[Activity]
Quote all of the data below exactly, please.

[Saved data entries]
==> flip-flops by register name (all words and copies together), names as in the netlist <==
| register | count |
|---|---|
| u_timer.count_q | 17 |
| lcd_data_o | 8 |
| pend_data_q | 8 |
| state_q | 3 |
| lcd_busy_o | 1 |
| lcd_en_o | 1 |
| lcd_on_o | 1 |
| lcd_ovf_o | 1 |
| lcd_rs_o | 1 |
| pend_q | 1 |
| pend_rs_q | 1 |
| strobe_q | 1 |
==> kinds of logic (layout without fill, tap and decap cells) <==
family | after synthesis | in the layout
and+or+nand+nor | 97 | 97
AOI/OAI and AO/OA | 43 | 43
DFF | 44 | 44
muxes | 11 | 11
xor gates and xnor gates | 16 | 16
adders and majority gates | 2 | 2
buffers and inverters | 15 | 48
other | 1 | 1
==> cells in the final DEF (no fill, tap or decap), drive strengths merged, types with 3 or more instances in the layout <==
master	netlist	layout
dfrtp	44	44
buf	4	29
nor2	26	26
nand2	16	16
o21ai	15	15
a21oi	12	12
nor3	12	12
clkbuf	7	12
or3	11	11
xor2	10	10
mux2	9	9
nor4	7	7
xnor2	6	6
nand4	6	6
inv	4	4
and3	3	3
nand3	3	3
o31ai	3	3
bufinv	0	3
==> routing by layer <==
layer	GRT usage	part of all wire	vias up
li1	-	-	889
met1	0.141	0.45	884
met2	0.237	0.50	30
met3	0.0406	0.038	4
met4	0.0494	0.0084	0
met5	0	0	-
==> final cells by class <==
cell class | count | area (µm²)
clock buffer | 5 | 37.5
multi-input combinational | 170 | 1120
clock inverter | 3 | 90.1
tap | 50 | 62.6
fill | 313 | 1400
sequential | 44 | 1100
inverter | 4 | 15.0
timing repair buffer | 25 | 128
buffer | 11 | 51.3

[Answer to this task]
==> flip-flops by register name (all words and copies together), names as in the netlist <==
| register | count |
|---|---|
| u_timer.count_q | 17 |
| lcd_data_o | 8 |
| pend_data_q | 8 |
| state_q | 3 |
| lcd_busy_o | 1 |
| lcd_en_o | 1 |
| lcd_on_o | 1 |
| lcd_ovf_o | 1 |
| lcd_rs_o | 1 |
| pend_q | 1 |
| pend_rs_q | 1 |
| strobe_q | 1 |
==> kinds of logic (layout without fill, tap and decap cells) <==
family | after synthesis | in the layout
and+or+nand+nor | 97 | 97
AOI/OAI and AO/OA | 43 | 43
DFF | 44 | 44
muxes | 11 | 11
xor gates and xnor gates | 16 | 16
adders and majority gates | 2 | 2
buffers and inverters | 15 | 48
other | 1 | 1
==> cells in the final DEF (no fill, tap or decap), drive strengths merged, types with 3 or more instances in the layout <==
master	netlist	layout
dfrtp	44	44
buf	4	29
nor2	26	26
nand2	16	16
o21ai	15	15
a21oi	12	12
nor3	12	12
clkbuf	7	12
or3	11	11
xor2	10	10
mux2	9	9
nor4	7	7
xnor2	6	6
nand4	6	6
inv	4	4
and3	3	3
nand3	3	3
o31ai	3	3
bufinv	0	3
==> routing by layer <==
layer	GRT usage	part of all wire	vias up
li1	-	-	889
met1	0.141	0.45	884
met2	0.237	0.50	30
met3	0.0406	0.038	4
met4	0.0494	0.0084	0
met5	0	0	-
==> final cells by class <==
cell class | count | area (µm²)
clock buffer | 5 | 37.5
multi-input combinational | 170 | 1120
clock inverter | 3 | 90.1
tap | 50 | 62.6
fill | 313 | 1400
sequential | 44 | 1100
inverter | 4 | 15.0
timing repair buffer | 25 | 128
buffer | 11 | 51.3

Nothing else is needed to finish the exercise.